# HOW TO COMPLETE THIS TASK:
When the string "legal" is part of a line below, that line should be copied.
>>
From an optimization exercise on the open Yosys and OpenROAD flow, aimed at small area, a short achievable clock period and few clock cycles per item; shortcuts taken in it are not production practice.
Only simulation tests tie the RTL to the original design; equivalence was not proved.

==> run B: inputs <==
==> flow/design.v <==
module gf_engine (
    input  wire        clk,
    input  wire        rst,         
    input  wire        fa_we,
    input  wire [12:0] fa_wdata,
    input  wire        fb_we,
    input  wire [12:0] fb_wdata,
    output wire [12:0] fa,
    output wire [12:0] fb,
    output wire [12:0] fr,
    input  wire        cmd_valid,
    input  wire [31:0] cmd_word,
    output wire [7:0]  status
);
    reg [12:0] fa_r;
    reg [12:0] fb_r;
    reg [12:0] fr_r;
    reg        done_r;          
    reg        err_r;           
    assign fa     = fa_r;
    assign fb     = fb_r;
    assign fr     = fr_r;
    assign status = {3'b000, err_r, err_r, 1'b0, done_r, 1'b0};
    wire [12:0] fa4;
    gf_engine_sq2 u_sq2 (.a(fa_r), .y(fa4));
    wire [12:0] opa;
    gf_engine_sel u_sel (.s0(cmd_word[0]), .a0(fa_r), .s1(cmd_word[1]), .a1(fa4), .y(opa));
    wire [168:0] mcol;
    gf_engine_mcols u_mcols (.b(fb_r), .m(mcol));
    wire [12:0] prod;
    genvar gi, gk;
    generate
        for (gk = 0; gk < 13; gk = gk + 1) begin : g_row
            wire [12:0] m;
            for (gi = 0; gi < 13; gi = gi + 1) begin : g_m
                assign m[gi] = mcol[13*gi + gk];
            end
            gf_engine_dot13 u_dot (.m(m), .a(opa), .y(prod[gk]));
        end
    endgenerate
    wire cmd_hi0     = (cmd_word[31:2] == 30'd0);
    wire is_gfmul    = cmd_hi0 && (cmd_word[1:0] == 2'b01);
    wire is_gfsq2mul = cmd_hi0 && (cmd_word[1:0] == 2'b10);
    wire legal       = is_gfmul | is_gfsq2mul;
    always @(posedge clk) begin
        if (rst) begin
            fa_r   <= 13'd0;
            fb_r   <= 13'd0;
            fr_r   <= 13'd0;
            done_r <= 1'b0;
            err_r  <= 1'b0;
        end else begin
            if (fa_we) fa_r <= fa_wdata;
            if (fb_we) fb_r <= fb_wdata;
            if (cmd_valid) begin
                done_r <= legal;
                err_r  <= !legal;
                if (legal) fr_r <= prod;
            end
        end
    end
endmodule
module gf_engine_sq2 (
    input  wire [12:0] a,
    output wire [12:0] y
);
    function [12:0] gf_sq;
        input [12:0] v;
        reg   [12:0] col;
        reg   [12:0] acc;
        integer i;
        begin
            col = 13'd1;
            acc = 13'd0;
            for (i = 0; i < 25; i = i + 1) begin
                if (i % 2 == 0)
                    acc = acc ^ (col & {13{v[i/2]}});
                col = {col[11:0], 1'b0} ^ {8'd0, col[12], col[12], 1'b0, col[12], col[12]};
            end
            gf_sq = acc;
        end
    endfunction
    assign y = gf_sq(gf_sq(a));
endmodule
module gf_engine_sel (
    input  wire        s0,
    input  wire [12:0] a0,
    input  wire        s1,
    input  wire [12:0] a1,
    output wire [12:0] y
);
    assign y = ({13{s0}} & a0) | ({13{s1}} & a1);
endmodule
module gf_engine_mcols (
    input  wire [12:0]  b,
    output wire [168:0] m
);
    wire [12:0] col [0:12];
    assign col[0] = b;
    genvar gi;
    generate
        for (gi = 1; gi < 13; gi = gi + 1) begin : g_col
            assign col[gi] = {col[gi-1][11:0], 1'b0}
                           ^ {8'd0, col[gi-1][12], col[gi-1][12], 1'b0, col[gi-1][12], col[gi-1][12]};
        end
        for (gi = 0; gi < 13; gi = gi + 1) begin : g_out
            assign m[13*gi +: 13] = col[gi];
        end
    endgenerate
endmodule
module gf_engine_dot13 (
    input  wire [12:0] m,
    input  wire [12:0] a,
    output wire        y
);
    assign y = ^(m & a);
endmodule
==> flow/flow/run.sh <==
#!/bin/bash
# Own layout flow: the standard flow (standard.sh), with two changes to
# how the layout is made:
#  * the port buffers that the standard flow inserts on every input and
#    output are sky130_fd_sc_hd__buf_1 instead of the default choice
#    (the resizer may still upsize them where timing needs it);
#  * the 3-input XOR/XNOR cells are added to the platform's don't-use list,
#    so that synthesis builds the XOR trees from faster 2-input cells.
# Everything else (synthesis script, floorplan, power grid, tap cells,
# placement, CTS, routing) is the standard flow unchanged.
set -euo pipefail
cd "$(dirname "$0")/.."

PLATFORM_DONT_USE="sky130_fd_sc_hd__probe_p_8 sky130_fd_sc_hd__probec_p_8 \
sky130_fd_sc_hd__lpflow_bleeder_1 sky130_fd_sc_hd__lpflow_clkbufkapwr_1 \
sky130_fd_sc_hd__lpflow_clkbufkapwr_16 sky130_fd_sc_hd__lpflow_clkbufkapwr_2 \
sky130_fd_sc_hd__lpflow_clkbufkapwr_4 sky130_fd_sc_hd__lpflow_clkbufkapwr_8 \
sky130_fd_sc_hd__lpflow_clkinvkapwr_1 sky130_fd_sc_hd__lpflow_clkinvkapwr_16 \
sky130_fd_sc_hd__lpflow_clkinvkapwr_2 sky130_fd_sc_hd__lpflow_clkinvkapwr_4 \
sky130_fd_sc_hd__lpflow_clkinvkapwr_8 sky130_fd_sc_hd__lpflow_decapkapwr_12 \
sky130_fd_sc_hd__lpflow_decapkapwr_3 sky130_fd_sc_hd__lpflow_decapkapwr_4 \
sky130_fd_sc_hd__lpflow_decapkapwr_6 sky130_fd_sc_hd__lpflow_decapkapwr_8 \
sky130_fd_sc_hd__lpflow_inputiso0n_1 sky130_fd_sc_hd__lpflow_inputiso0p_1 \
sky130_fd_sc_hd__lpflow_inputiso1n_1 sky130_fd_sc_hd__lpflow_inputiso1p_1 \
sky130_fd_sc_hd__lpflow_inputisolatch_1 sky130_fd_sc_hd__lpflow_isobufsrc_1 \
sky130_fd_sc_hd__lpflow_isobufsrc_16 sky130_fd_sc_hd__lpflow_isobufsrc_2 \
sky130_fd_sc_hd__lpflow_isobufsrc_4 sky130_fd_sc_hd__lpflow_isobufsrc_8 \
sky130_fd_sc_hd__lpflow_isobufsrckapwr_16 \
sky130_fd_sc_hd__lpflow_lsbuf_lh_hl_isowell_tap_1 \
sky130_fd_sc_hd__lpflow_lsbuf_lh_hl_isowell_tap_2 \
sky130_fd_sc_hd__lpflow_lsbuf_lh_hl_isowell_tap_4 \
sky130_fd_sc_hd__lpflow_lsbuf_lh_isowell_4 \
sky130_fd_sc_hd__lpflow_lsbuf_lh_isowell_tap_1 \
sky130_fd_sc_hd__lpflow_lsbuf_lh_isowell_tap_2 \
sky130_fd_sc_hd__lpflow_lsbuf_lh_isowell_tap_4"
EXTRA_DONT_USE="sky130_fd_sc_hd__xor3_1 sky130_fd_sc_hd__xor3_2 sky130_fd_sc_hd__xor3_4 \
sky130_fd_sc_hd__xnor3_1 sky130_fd_sc_hd__xnor3_2 sky130_fd_sc_hd__xnor3_4"

bash standard.sh finish \
    "DONT_USE_CELLS=$PLATFORM_DONT_USE $EXTRA_DONT_USE" \
    "BUFFER_PORTS_ARGS=-buffer_cell sky130_fd_sc_hd__buf_1" \
    > flow_make.log 2>&1
==> flow/standard.sh <==
#!/bin/bash
# synth_recipe.tcl (not shown) runs the flow's synth.tcl, then flattens the netlist and writes it again
# the make line also repeats each setting of config.mk as NAME=value (left out here)
make -C /OpenROAD-flow-scripts/flow DESIGN_CONFIG=/design/flow/config.mk WORK_HOME=/design/flow/orfs CLKGATE_MAP_FILE= SYNTH_SCRIPT=/design/flow/synth_recipe.tcl "${@:-finish}"
==> flow/config.mk <==
export PLATFORM = sky130hd
export DESIGN_NAME = gf_engine
export DESIGN_NICKNAME = gf_engine
export VERILOG_FILES = /design/flow/design.v
export SDC_FILE = /design/flow/constraint.sdc
export NUM_CORES = 4
export LEC_CHECK = 0
export CAP_MARGIN = 20
export CORE_MARGIN = 2
export CORE_UTILIZATION = 40
export CTS_BUF_LIST = sky130_fd_sc_hd__clkbuf_8
export PLACE_DENSITY = 0.6
export SETUP_SLACK_MARGIN = 2.4
export SLEW_MARGIN = 20
export SYNTH_HIERARCHICAL = 1
export SYNTH_MINIMUM_KEEP_SIZE = 0
==> flow/constraint.sdc <==
create_clock -name core_clock -period 5.0 [get_ports {clk}]
set_input_delay 1.0000 -clock core_clock [delete_from_list [all_inputs] [get_ports {clk}]]
set_output_delay 1.0000 -clock core_clock [all_outputs]
set_load 0.01 [all_outputs]
==> inputs of run D, as changes to run B <==
--- a/flow/config.mk
+++ b/flow/config.mk
@@ -12,3 +12,3 @@
 export PLACE_DENSITY = 0.6
-export SETUP_SLACK_MARGIN = 2.4
+export SETUP_SLACK_MARGIN = 2.0
 export SLEW_MARGIN = 20
==> summary.txt <==
Run B completed with no timing, DRC or antenna violations. Run D ran to the end with no violations.
Count of clock-buffer cells in the layout is the same in run D and run B.
Between run B and run D, the lower global-route usage is in run D (gap 0.26 points).
In synthesized cell count, run D and run B do not differ.
Sequential cell count is the same in run B and run D.
In run D the sequential share of layout area is higher than in run B, by 0.58 points.
Non-clock buffer count: run B is higher than run D (7).
Of run B and run D, run B has the higher first-iteration DRC count (gap 7.1%, measured against run D).
Testbench counts of run B, summed over its fixed seeds: cycles 4,800, ops 2,400.
Testbench counts of run D, summed over its fixed seeds: cycles 4,800, ops 2,400.

==> port drivers added, routing unchanged <==
The flow's constraints put no driver on any port. The routed layouts listed below were extracted and timed again, unchanged, in two steps. Step 1 (the two cells are an assumption about what drives the block):
set clk [get_ports {clk}]
set_driving_cell -lib_cell sky130_fd_sc_hd__clkbuf_16 $clk
set_driving_cell -lib_cell sky130_fd_sc_hd__buf_2 [delete_from_list [all_inputs] $clk]
Step 2 adds t to the input delays and takes it off the output delays; t is the mean of the earliest and latest rising clock arrival at the registers after step 1. Input paths then give back, and output paths get back, about the clock's delay inside the block. Slacks: ideal ports / drivers / drivers and shift; pairs: ideal ports / drivers.
run	shift t [ns]	setup WS [ns]	slew at the worst register clock pin (ns)
run B	0.349	2.544 / 2.544 / 2.212	0.08 / 0.08
run D	0.348	2.250 / 2.255 / 1.907	0.08 / 0.08
After both steps every run listed still meets setup and hold. The setup slack of run D, which loses most, moves by +0.005 ns with the drivers and by -0.343 ns with both steps.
<<
# ANSWER SPACE:
    wire legal       = is_gfmul | is_gfsq2mul;
                done_r <= legal;
                err_r  <= !legal;
                if (legal) fr_r <= prod;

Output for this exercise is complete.